One of the local party leaders supporting Paul is Camden Pike, Republican chair in the (new) state Senate District 41, in the northeast corner of the Fifth District. Pike said by email Monday that while Paul has "stopped actively campaigning in upcoming primary states, the race is far from over." Pike continued:
We will now shift to a strong grassroots campaign that is already on the ground in major states such as California. We will continue to work, both here in Minnesota, as well as in other states, to win Dr. Paul as many delegates as possible to the National Convention in Tampa, Florida. There is much work to be done, not just in the presidential race, but in our local campaigns as well. The campaign for liberty is not an effort defined by one man, but a movement to restore freedom and financial security to our state, and to our nation.
Republican District 41 vice chair and Fridley City Committee Chair John Anderson said by email Monday he supports Paul though does not describe himself as a "Paulite." He foresees a possible Paul win in Minnesota:
Personally, I think Ron Paul speaking at the convention will be a big deal to everyone who is attending, whether they support him or not. There is always a lot of energy when he makes appearances. He has a very non traditional strategy to getting the nomination. I have to say that it's looking more and more like it could be successful. If it is then we will find party politics in states that elect delegates at conventions to be much more aggressive in the future. This strategy really doesn't require campaigning in the classic sense. Might be a smart move, all I know is I get the feeling I'm witnessing history that I will talk about with my kids either way.

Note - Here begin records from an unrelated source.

Context: an optimization exercise on an open-source flow, tuned for small area, a short achievable clock period and few clock cycles. The choices shown serve that exercise and are no tape-out recipe.
Function was checked by simulation only, so behaviour that the tests miss may differ from the original.
No activity file was given, so power comes from the tool's default toggle rates.

## lane 1
// crc8_framer
module crc8_framer (
    input  wire         clk,
    input  wire         rst,
    input  wire         rx_valid,
    input  wire [7:0]   rx_data,
    output wire         rx_ready,
    output wire         tx_valid,
    output wire [7:0]   tx_data,
    input  wire         tx_ready,
    input  wire         cmd_valid,
    output wire         cmd_ready,
    input  wire [7:0]   cmd_code,
    input  wire [7:0]   cmd_arg,
    input  wire [151:0] cmd_pkt,
    output reg          res_valid,
    output reg          res_ok,
    output reg  [31:0]  res_word,
    output reg  [151:0] res_pkt,
    output wire         pkt_avail,
    output wire         q_full
);
For scale: about 5,700 cells after synthesis, ~2,900 flip-flops, ~380 I/O pins, ~79,000 µm² of cells after synthesis.
==> flow/config.mk <==
export PLATFORM = sky130hd
export DESIGN_NAME = crc8_framer
export DESIGN_NICKNAME = crc8_framer
export VERILOG_FILES = /design/flow/design.v
export SDC_FILE = /design/flow/constraint.sdc
export NUM_CORES = 4
export LEC_CHECK = 0
export CAP_MARGIN = 20
export CORE_MARGIN = 2
export CORE_UTILIZATION = 65
export CTS_CLUSTER_DIAMETER = 100
export CTS_CLUSTER_SIZE = 24
export PLACE_DENSITY = 0.72
export SETUP_SLACK_MARGIN = 5
export SLEW_MARGIN = 20
export TNS_END_PERCENT = 10
==> flow/constraint.sdc <==
create_clock -name core_clock -period 8.0 [get_ports {clk}]
set_input_delay 1.6000 -clock core_clock [delete_from_list [all_inputs] [get_ports {clk}]]
set_output_delay 1.6000 -clock core_clock [all_outputs]
set_load 0.01 [all_outputs]
run.sh (not shown) runs the stock make flow with config.mk's settings and CLKGATE_MAP_FILE= SYNTH_SCRIPT=/design/flow/synth_recipe.tcl, a recipe that flattens the netlist after the stock synthesis.
Lane 1: all stages complete, timing, DRC and antenna checks passed
Testbench counts of lane 1, summed over its fixed seeds: cycles 9,983.
Input-level comparison between lane 2 and lane 1:
--- a/flow/config.mk
+++ b/flow/config.mk
@@ -10,4 +10,4 @@
 export CORE_UTILIZATION = 65
-export CTS_CLUSTER_DIAMETER = 100
-export CTS_CLUSTER_SIZE = 24
+export CTS_CLUSTER_DIAMETER = 90
+export CTS_CLUSTER_SIZE = 28
 export PLACE_DENSITY = 0.72
@@ -15,2 +15 @@
 export SLEW_MARGIN = 20
-export TNS_END_PERCENT = 10
==> comparison <==
- Comparing path length in cells of the critical path for lane 1 and lane 2, the bigger number came from lane 2.
- Changes observed in lane 2 relative to lane 1: core utilization up 0.36 points, fmax shows an increase of about 3.7%.
- Sequential share of layout area down 0.17 points in lane 2 wrt lane 1
- Lane 1 reports its critical-path cell with the highest stage delay as sky130_fd_sc_hd__o41ai_4 while lane 2 reports sky130_fd_sc_hd__or4bb_4.
- Summary of lane 2 over lane 1: fraction of power consumed by combinational cells has increased; portion of netlist area occupied by mux cells has remained practically unchanged; register share of total power has increased.
The following lists how lane 3 was set up differently from lane 2:
--- a/flow/config.mk
+++ b/flow/config.mk
@@ -10,4 +10,2 @@
 export CORE_UTILIZATION = 65
-export CTS_CLUSTER_DIAMETER = 90
-export CTS_CLUSTER_SIZE = 28
 export PLACE_DENSITY = 0.72
Lane 3 ended up with a higher cell area than lane 2 did.
Summary of lane 3 over lane 2: number of filler instances in the final layout lost 971, final-report max-slew violation count barely changed, final cycle utilization of the critical path closely matched the old numbers, post-synth net total closely matched the old numbers, routed length on met3 higher.
Lane 3 reports its critical-path cell with the highest stage delay as sky130_fd_sc_hd__dfxtp_2 while lane 2 reports sky130_fd_sc_hd__or4bb_4.
Lane 3 ended with more global-route wire length before repair than lane 2.
The layout from lane 3, despite a flow that completed every stage, fails the layout checks, with the failing checks listed as antenna violations.
Lane 2 → lane 3: fraction of layout cells with a size suffix above 1 moved up; routed wire length shows an increase of 18,000 µm.
Of the two candidates, lane 2 has the better worst setup slack and lane 3 the worse one.
The following lists how lane 4 was set up differently from lane 3:
--- a/flow/config.mk
+++ b/flow/config.mk
@@ -9,4 +9,6 @@
 export CORE_MARGIN = 2
-export CORE_UTILIZATION = 65
-export PLACE_DENSITY = 0.72
+export CORE_UTILIZATION = 70
+export CTS_CLUSTER_DIAMETER = 90
+export CTS_CLUSTER_SIZE = 28
+export PLACE_DENSITY = 0.76
 export SETUP_SLACK_MARGIN = 5
==> comparison <==
Of lane 3 and lane 4, just one finished clean: lane 4.
In lane 4 the smallest hold slack turned out 0.034 ns higher than in lane 3.
Run comparison: lane 4 worst setup path startpoint e_rxt[1]$_DFF_P_; lane 3 worst setup path startpoint e_txt[0]$_DFF_P_
In lane 4, the clock-pin transition on the worst setup and hold timing paths came out 0.04 ns above the value in lane 3.
In lane 4, final standard cell area without fillers is lower than in lane 3.
Delta (lane 4 minus lane 3): vertical die dimension has decreased, detailed-routing wirelength on met1 -3800 µm, post-layout worst setup margin moved down.
In the tables for lane 3 and lane 4, buffers inserted during post-CTS setup optimization reads higher with lane 3.
Against lane 3, lane 4 comes in 9100 µm² lower on area of the core region.
What lane 5 does differently from lane 4 at the input level:
--- a/flow/config.mk
+++ b/flow/config.mk
@@ -9,6 +9,6 @@
 export CORE_MARGIN = 2
-export CORE_UTILIZATION = 70
+export CORE_UTILIZATION = 65
 export CTS_CLUSTER_DIAMETER = 90
 export CTS_CLUSTER_SIZE = 28
-export PLACE_DENSITY = 0.76
+export PLACE_DENSITY = 0.66
 export SETUP_SLACK_MARGIN = 5
[summary]
- The highest clock rate reported for lane 5 is smaller than that of lane 4 by about 0.9%.
- In the reports for lane 4 and lane 5, the smaller pin slew with the least headroom to its limit belongs to lane 4.
- Measured against each other, lane 4 and lane 5 differ in met1 routing resource usage after global routing, the higher figure coming from lane 4.
- Max power share of the clock group across lane 4 and lane 5: lane 4
- Worst setup skew after layout was lower in the run labelled lane 4.
- Lane 5 vs. lane 4: count of plain and timing-repair buffers did not really move, final global-route overflow total has remained practically unchanged.

========
crc8_framer again, from the RTL that the note above started with.
export LEC_CHECK = 0
export CAP_MARGIN = 20
export CORE_MARGIN = 2
export CORE_UTILIZATION = 65
export CTS_CLUSTER_DIAMETER = 100
export CTS_CLUSTER_SIZE = 24
export PLACE_DENSITY = 0.72
export SETUP_SLACK_MARGIN = 5
export SLEW_MARGIN = 20
create_clock -name core_clock -period 8.0 [get_ports {clk}]
Testbench counts at the start, summed over its fixed seeds: cycles 9,983.
Rerun with:
- CORE_UTILIZATION: 65 -> 50
- CTS_CLUSTER_DIAMETER: 100 -> not set
- CTS_CLUSTER_SIZE: 24 -> not set
- PLACE_DENSITY: 0.72 -> not set
After rerunning: Power is higher by 23%. Via count is higher by about 0.44%. Design area is higher by 7.7%. Die area is higher by 30%. Setup slack is worse by 0.062 ns. Combinational power is higher by about 10%. Final cell count is higher by about 10%. Area after synthesis stays the same. Critical path depth is lower by 6. Core utilization is lower by 13 points.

Update (Noon Tuesday): Richard Walch of Fridley says he is happy to see Paul get delegate support to advance a more limited role for the United States around the world:
"The movement isn't about him, it's about what he stands for. So I remain as motivated as ever to continue working to elect delegates to Tampa. They'll be able to influence party rules (to encourage transparency and fairness in nominations) and change the party platform. For me, I'm primarily motivated by foreign policy: I believe we need to return to a restrained foreign policy consistent with the Constitution and the intent of the framers."